Monday, May 26, 2014

Humanism and Religious Experience

“THE anti-supernaturalist view rests fundamentally on the hypothesis of a universe in which quality and value have no meaning and where everything is reducible to matter and energy. If we once admit the possibility of a mode of spiritual consciousness or being which transcends the biological, there seems no reason to regard the human mind as its only field of manifestation.

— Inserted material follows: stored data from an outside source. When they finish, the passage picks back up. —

===== src/rtl/wbpa_ctrl.sv =====
module wbpa_ctrl
  import wbpa_pkg::*;
#(
  parameter int PORT_BITS = 2,
  parameter int DW        = 32,
  parameter int TIMEOUT   = 256,
  localparam int NP       = 1 << PORT_BITS,
  localparam int ADR_W    = PORT_BITS + 3
) (
  input  logic             clk,
  input  logic             rst_n,
  input  logic             cyc,
  input  logic             stb,
  input  logic             we,
  input  logic [ADR_W-1:2] adr,
  input  logic [NP-1:0]    out_full,
  input  logic [NP-1:0]    in_empty,
  input  logic [NP*DW-1:0] rd_heads,
  output logic [NP-1:0]    wr_push,
  output logic [NP-1:0]    rd_pop,
  output logic [DW-1:0]    dat_o,
  output logic             ack_o,
  output logic             err_o
);
  localparam int WCW = $clog2(TIMEOUT) + 1;

  acc_state_e            st_q, st_d;
  logic [WCW-1:0]        wait_q, wait_d;
  logic                  ack_q, ack_d, err_q, err_d;
  logic [DW-1:0]         dat_q, dat_d;
  logic                  dat_en;
  logic                  req, is_stat, blocked, go, expire;
  logic [PORT_BITS-1:0]  sel;
  logic [DW-1:0]         stat_word, head_sel;

  assign req     = cyc && stb && (st_q == ST_IDLE);
  assign is_stat = adr[PORT_BITS+2];
  assign sel     = adr[PORT_BITS+1:2];
  assign blocked = !is_stat && (we ? out_full[sel] : in_empty[sel]);
  assign go      = req && !blocked;
  assign expire  = req && blocked && (wait_q == WCW'(TIMEOUT - 1));
  assign head_sel = rd_heads[sel*DW +: DW];

  always_comb begin
    stat_word = '0;
    stat_word[NP-1:0]    = out_full;
    stat_word[2*NP-1:NP] = in_empty;
  end

  generate
    for (genvar p = 0; p < NP; p++) begin : g_strobe
      assign wr_push[p] = go && we  && !is_stat && (sel == PORT_BITS'(p));
      assign rd_pop[p]  = go && !we && !is_stat && (sel == PORT_BITS'(p));
    end
  endgenerate

  always_comb begin
    st_d   = st_q;
    wait_d = '0;
    ack_d  = 1'b0;
    err_d  = 1'b0;
    dat_en = 1'b0;
    dat_d  = is_stat ? stat_word : head_sel;
    case (st_q)
      ST_IDLE: begin
        if (go) begin
          st_d   = ST_DONE;
          ack_d  = 1'b1;
          dat_en = !we;
        end else if (expire) begin
          st_d  = ST_DONE;
          err_d = 1'b1;
        end else if (req) begin
          wait_d = wait_q + 1'b1;
        end
      end
      default: st_d = ST_IDLE;
    endcase
  end

  always_ff @(posedge clk or negedge rst_n) begin
    if (!rst_n) begin
      st_q   <= ST_IDLE;
      wait_q <= '0;
      ack_q  <= 1'b0;
      err_q  <= 1'b0;
      dat_q  <= '0;
    end else begin
      st_q   <= st_d;
      wait_q <= wait_d;
      ack_q  <= ack_d;
      err_q  <= err_d;
      if (dat_en) dat_q <= dat_d;
    end
  end

  assign dat_o = dat_q;
  assign ack_o = ack_q;
  assign err_o = err_q;
endmodule


===== src/rtl/wb_port_array.sv =====
module wb_port_array #(
  parameter int PORT_BITS = 2,
  parameter int DW        = 32,
  parameter int DEPTH     = 16,
  parameter int TIMEOUT   = 256,
  localparam int NP       = 1 << PORT_BITS,
  localparam int ADR_W    = PORT_BITS + 3
) (
  input  logic             clk,
  input  logic             rst_n,
  input  logic             wb_cyc_i,
  input  logic             wb_stb_i,
  input  logic             wb_we_i,
  input  logic [ADR_W-1:2] wb_adr_i,
  input  logic [DW-1:0]    wb_dat_i,
  output logic [DW-1:0]    wb_dat_o,
  output logic             wb_ack_o,
  output logic             wb_err_o,
  output logic [NP-1:0]    src_valid_o,
  output logic [NP*DW-1:0] src_data_o,
  input  logic [NP-1:0]    src_ready_i,
  input  logic [NP-1:0]    snk_valid_i,
  input  logic [NP*DW-1:0] snk_data_i,
  output logic [NP-1:0]    snk_ready_o
);
  logic [1:0]       rst_sync_q;
  logic             rst_sync_n;
  logic [NP-1:0]    wr_push, rd_pop, out_full, in_empty;
  logic [NP*DW-1:0] rd_heads;

  always_ff @(posedge clk or negedge rst_n) begin
    if (!rst_n) rst_sync_q <= 2'b00;
    else        rst_sync_q <= {rst_sync_q[0], 1'b1};
  end
  assign rst_sync_n = rst_sync_q[1];

  wbpa_ctrl #(.PORT_BITS(PORT_BITS), .DW(DW), .TIMEOUT(TIMEOUT)) u_ctrl (
    .clk(clk), .rst_n(rst_sync_n),
    .cyc(wb_cyc_i), .stb(wb_stb_i), .we(wb_we_i), .adr(wb_adr_i),
    .out_full(out_full), .in_empty(in_empty), .rd_heads(rd_heads),
    .wr_push(wr_push), .rd_pop(rd_pop),
    .dat_o(wb_dat_o), .ack_o(wb_ack_o), .err_o(wb_err_o)
  );

  generate
    for (genvar p = 0; p < NP; p++) begin : g_port
      wbpa_port #(.DW(DW), .DEPTH(DEPTH)) u_port (
        .clk(clk), .rst_n(rst_sync_n),
        .bus_push(wr_push[p]), .bus_wdata(wb_dat_i),
        .bus_pop(rd_pop[p]), .bus_rhead(rd_heads[p*DW +: DW]),
        .out_full(out_full[p]), .in_empty(in_empty[p]),
        .src_valid(src_valid_o[p]), .src_data(src_data_o[p*DW +: DW]),
        .src_ready(src_ready_i[p]),
        .snk_valid(snk_valid_i[p]), .snk_data(snk_data_i[p*DW +: DW]),
        .snk_ready(snk_ready_o[p])
      );
    end
  endgenerate
endmodule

“It is no less reasonable to suppose that the metabiological plane is the point at which a higher order of being has inserted itself into the life of humanity than to suppose that it is a completely new order which has “emerged” from below. Even in the sensible world we have an example of the way in which a higher order of being can intervene to modify the natural development of a lower order. From the animal’s standpoint, man himself is a supernatural being whose action governs their life in a mysterious way and who even creates, as it were, new creatures like the setter and the racehorse, and admits them to a certain participation in his own life. And why, then, is it irrational to believe that, as Plato says, mankind is “the flock of the Gods,” that human life is susceptible to the influence of a higher power which fosters in it those new capacities and modes of being which we call spiritual and metabiological? Such a belief may seem to us incredible, but it is not really irrational. It would indeed be strange if reality did not transcend man’s comprehension qualitatively as well as quantitatively. The refusal to admit this possibility rests not much on reason as on the humanist prejudice which insists that the human mind is the highest of all possible forms of existence and the only standard of reality.”

~Christopher Dawson: from Christianity and the New Age.